Минут эдак через двадцать пять – тридцать неторопливо, аккуратно открылась дверь второго купе, и в коридор вышли давешние мужики. Тихо вышли, тихо пошли от Пастуха – к тамбуру. Пастух дождался, когда они выйдут в тамбур, и бесшумно пустился следом за ними, проскочил коридор, тамбур, межвагонный переход и буквально выпал в тамбур своего вагона, а там как раз те ребята передохнуть и вздумали, притормозили. Ну все же не хотели они в вагоне поплоше ехать, ну в самый «люкс» они хотели, несмотря на несогласие первой проводницы.

– Ты каким ветром, брат? – спросил один из мужиков, явно ошарашенный появлением Пастуха. – Куда так ломишься?

– Я в этом вагоне еду, – объяснил Пастух. – А вы-то откуда взялись?

– В Вяземском подсели. Нам в Хабаровск надо.

– А проводница знает?

– Знает, знает. Чего допрашиваешь? Иди своим путем.

– Да я с вами постою, – решил Пастух. – Не спится мне.
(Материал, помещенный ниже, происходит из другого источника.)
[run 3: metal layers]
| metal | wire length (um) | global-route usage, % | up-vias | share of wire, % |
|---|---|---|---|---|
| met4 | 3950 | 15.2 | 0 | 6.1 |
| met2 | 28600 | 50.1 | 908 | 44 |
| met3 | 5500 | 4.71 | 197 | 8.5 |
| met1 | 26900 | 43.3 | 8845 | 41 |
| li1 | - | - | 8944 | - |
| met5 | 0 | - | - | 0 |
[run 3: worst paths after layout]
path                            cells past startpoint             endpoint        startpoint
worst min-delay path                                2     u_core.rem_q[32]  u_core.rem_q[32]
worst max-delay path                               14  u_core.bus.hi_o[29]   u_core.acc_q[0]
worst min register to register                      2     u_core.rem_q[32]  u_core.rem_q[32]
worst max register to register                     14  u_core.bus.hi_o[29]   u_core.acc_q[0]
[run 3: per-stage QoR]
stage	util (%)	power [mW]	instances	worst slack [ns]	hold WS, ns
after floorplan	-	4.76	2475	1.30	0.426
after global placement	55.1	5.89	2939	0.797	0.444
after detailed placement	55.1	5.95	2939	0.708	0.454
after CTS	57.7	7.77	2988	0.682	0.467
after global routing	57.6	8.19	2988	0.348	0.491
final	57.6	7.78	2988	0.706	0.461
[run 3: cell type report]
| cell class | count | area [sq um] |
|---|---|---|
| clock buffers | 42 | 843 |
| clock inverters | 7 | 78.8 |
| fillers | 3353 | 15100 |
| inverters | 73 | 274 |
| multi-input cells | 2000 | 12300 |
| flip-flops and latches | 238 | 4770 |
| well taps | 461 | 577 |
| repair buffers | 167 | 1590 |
**src/rtl/maxnet_controller.sv**
```systemverilog
// MaxNet winner-take-all engine: loads M activations, then alternates SUM / CHECK / UPDATE
// passes over a circular register file until one cell survives or the iteration cap is reached.
module maxnet_controller #(
    parameter int M         = 10,
    parameter int EPS_SHIFT = 3,
    parameter int MAX_ITER  = 255
) (
    input  logic                   clk,
    input  logic                   reset,
    input  logic                   in_valid,
    output logic                   in_ready,
    input  logic [7:0]             in_data,
    output logic                   busy,
    output logic                   done,
    output logic [$clog2(M)-1:0]   winner_idx,
    output logic [7:0]             winner_val,
    output logic                   no_winner,
    output logic [7:0]             iter_count
);

    localparam int IW = $clog2(M);
    localparam int SW = 8 + IW;
    localparam int CW = $clog2(M + 1);
    localparam logic [IW-1:0] LAST = IW'(M - 1);

    typedef enum logic [2:0] {
        S_LOAD,
        S_SUM,
        S_CHECK,
        S_UPDATE,
        S_DONE
    } state_t;

    state_t        state;
    logic [7:0]    cells [M];
    logic [IW-1:0] load_cnt;
    logic [IW-1:0] pos;
    logic [SW-1:0] sum;
    logic [CW-1:0] nz_cnt;
    logic [IW-1:0] nz_idx;

    logic [7:0]    cur;
    logic [SW-1:0] inh;
    logic [7:0]    upd;
    logic          last;

    // Inhibition uses the SUM-pass snapshot, so every cell sees the previous iteration's values.
    always_comb begin
        cur  = cells[pos];
        last = (pos == LAST);
        inh  = (sum - SW'(cur)) >> EPS_SHIFT;
        upd  = (inh >= SW'(cur)) ? 8'd0 : cur - inh[7:0];
    end

    assign in_ready = (state == S_LOAD);
    assign busy     = (state == S_SUM) || (state == S_CHECK) || (state == S_UPDATE);

    always_ff @(posedge clk or posedge reset) begin
        if (reset) begin
            state      <= S_LOAD;
            load_cnt   <= '0;
            pos        <= '0;
            sum        <= '0;
            nz_cnt     <= '0;
            nz_idx     <= '0;
            iter_count <= '0;
            done       <= 1'b0;
            winner_idx <= '0;
            winner_val <= '0;
            no_winner  <= 1'b0;
            // NOTE: the register file is small and an abort must discard its contents, so it is
            // reset with the rest of the state instead of being left to a RAM macro.
            for (int i = 0; i < M; i++) cells[i] <= '0;
        end else begin
            // NOTE: all state here uses non-blocking assignments; the default below is overridden
            // by a later assignment in the same cycle, which is the intended last-wins behaviour.
            done <= 1'b0;
            case (state)
                S_LOAD: begin
                    if (in_valid) begin
                        cells[load_cnt] <= in_data;
                        if (load_cnt == LAST) begin
                            load_cnt   <= '0;
                            pos        <= '0;
                            sum        <= '0;
                            nz_cnt     <= '0;
                            iter_count <= '0;
                            winner_idx <= '0;
                            winner_val <= '0;
                            no_winner  <= 1'b0;
                            state      <= S_SUM;
                        end else begin
                            load_cnt <= load_cnt + 1'b1;
                        end
                    end
                end
                S_SUM: begin
                    sum <= sum + SW'(cur);
                    if (cur != 8'd0) begin
                        nz_cnt <= nz_cnt + 1'b1;
                        nz_idx <= pos;
                    end
                    if (last) begin
                        pos   <= '0;
                        state <= S_CHECK;
                    end else begin
                        pos <= pos + 1'b1;
                    end
                end
                S_CHECK: begin
                    if (nz_cnt == '0) begin
                        no_winner <= 1'b1;
                        done      <= 1'b1;
                        state     <= S_DONE;
                    end else if (nz_cnt == CW'(1)) begin
                        winner_idx <= nz_idx;
                        winner_val <= cells[nz_idx];
                        done       <= 1'b1;
                        state      <= S_DONE;
                    end else if (iter_count == 8'(MAX_ITER)) begin
                        no_winner <= 1'b1;
                        done      <= 1'b1;
                        state     <= S_DONE;
                    end else begin
                        state <= S_UPDATE;
                    end
                end
                S_UPDATE: begin
                    cells[pos] <= upd;
                    if (last) begin
                        pos        <= '0;
                        sum        <= '0;
                        nz_cnt     <= '0;
                        iter_count <= iter_count + 1'b1;
                        state      <= S_SUM;
                    end else begin
                        pos <= pos + 1'b1;
                    end
                end
                S_DONE:  state <= S_LOAD;
                default: state <= S_LOAD;
            endcase
        end
    end

endmodule

```
**config.mk**
```make
export PLATFORM = sky130hd
export DESIGN_NAME = maxnet_controller
export DESIGN_NICKNAME = d
export VERILOG_FILES = /design/src/rtl/maxnet_controller.sv
export SDC_FILE = /design/constraint.sdc
export NUM_CORES = 1
export LEC_CHECK = 0
export CAP_MARGIN = 5
export CORE_UTILIZATION = 31
export DETAILED_ROUTE_END_ITERATION = 8
export SETUP_SLACK_MARGIN = 0.5
export SYNTH_ARGS = -nofsm -noshare
export SYNTH_HDL_FRONTEND = slang
export SYNTH_SLANG_ARGS = --single-unit
```
**constraint.sdc**
```tcl
create_clock -name clk -period 4.7 [get_ports clk]
set_input_delay 0.47 -clock clk [delete_from_list [all_inputs] [get_ports clk]]
set_output_delay 0.47 -clock clk [all_outputs]
set_load 0.01 [all_outputs]
```
==> results of run 1 <==
-- synth_stat cells, drive strengths merged (16+ instances only) --
library cell / instances
ha: 36
clkbuf: 24
nand2: 50
a21oi: 21
a22oi: 81
mux4: 32
xnor2: 20
nor2: 45
o31ai: 51
mux2i: 27
inv: 31
buf: 30
a22o: 16
o21ai: 68
dfrtp: 133
-- routing by layer --
layer | share of wire [%] | vias to the layer above
met5 | 0 | -
met1 | 43 | 3631
met2 | 46 | 352
li1 | - | 3285
met3 | 8.9 | 42
met4 | 2.1 | 0
-- repair_timing --
action / CTS / global route
endpoints found under the hold margin: 0 / 0
resized for setup: 18 / 21
setup buffers: 3 / 1
pin swaps: 1 / 0
setup endpoints to repair: 80 / 80
hold buffers: 0 / 0
gates cloned: 1 / 1
-- layout make-up --
class,instances,area (um2),share of cell area (%)
tap,372,465,4.49
timing repair buffer,84,793,7.66
clock buffer,20,467,4.50
sequential,133,3330,32.1
multi-input combinational,616,5040,48.6
clock inverter,10,145,1.40
inverter,31,121,1.17
-- metrics by stage --
stage | cells | setup TNS, ns
floorplan | 834 | 0
global placement | 1230 | 0
detailed placement | 1230 | 0
CTS | 1264 | 0
global route | 1266 | -5.11
finish | 1266 | 0
-- power by group through the flow --
| stage | logic, mW | registers [mW] | clock network, mW |
|---|---|---|---|
| 3_5_place_dp | 4.88 | 1.98 | 0 |
| 6_report | 5.17 | 1.97 | 1.42 |
| 3_3_place_gp | 4.85 | 1.97 | 0 |
| 4_1_cts | 5.01 | 1.96 | 1.43 |
| 2_1_floorplan | 3.37 | 1.76 | 0 |
| 5_1_grt | 5.54 | 2.03 | 1.49 |
-- sequential cells by signal (all words and copies together) (netlist names) --
name and count:
pos 4, nz_cnt 4, iter_count 8, cells 80, no_winner 1, load_cnt 4, nz_idx 4, sum 12
winner_idx 4, done 1, winner_val 8, state 3
-- cell families (layout without fill, tap and decap cells) --
group           after synthesis  in the layout
fa+ha+maj                    38             38
compound gates              302            302
flops                       133            133
buf+inv                      85            145
simple gates                186            186
xor+xnor                     27             27
mux                          63             63
-- final timing paths --
kind	start	end	slack (ns)	cells after the start
min in group asynchronous	reset	cells[45]	0.55	2
max reg2reg	pos[0]	cells[39]	0.09	20
min reg2reg	winner_val[7]	winner_val[7]	0.50	1
max	pos[0]	cells[39]	0.09	20
min	winner_val[7]	winner_val[7]	0.50	1
max in group asynchronous	reset	cells[39]	3.20	3
File: src/rtl/shift_pkg.sv
// Shared definitions for the parallel register stage and the serializer behind it.
// Holds the serializer state encoding and the default word width.
package shift_pkg;

    typedef enum logic [0:0] {
        IDLE  = 1'b0,
        SHIFT = 1'b1
    } state_t;

    // Word width shared with the upstream parallel register stage.
    localparam int unsigned DEFAULT_WIDTH = 4;

    // Bit counter width; never narrower than one bit.
    function automatic int unsigned cnt_width(input int unsigned width);
        return (width > 1) ? $clog2(width) : 1;
    endfunction

endpackage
– Иди куда шел. – Один из мужиков, лидер в паре, похоже, поднял голос и сунул руку в карман. Потом передумал, вынул руку, спросил: – Ты из этого вагона?

– Из этого.

– А своих соседей по вагону видел?

– Ну, видел. А что?

– Есть там пассажиры, которые через Владик транзитом из Японии в Европу едут?

– Есть, наверно. Не знаю. А зачем вам?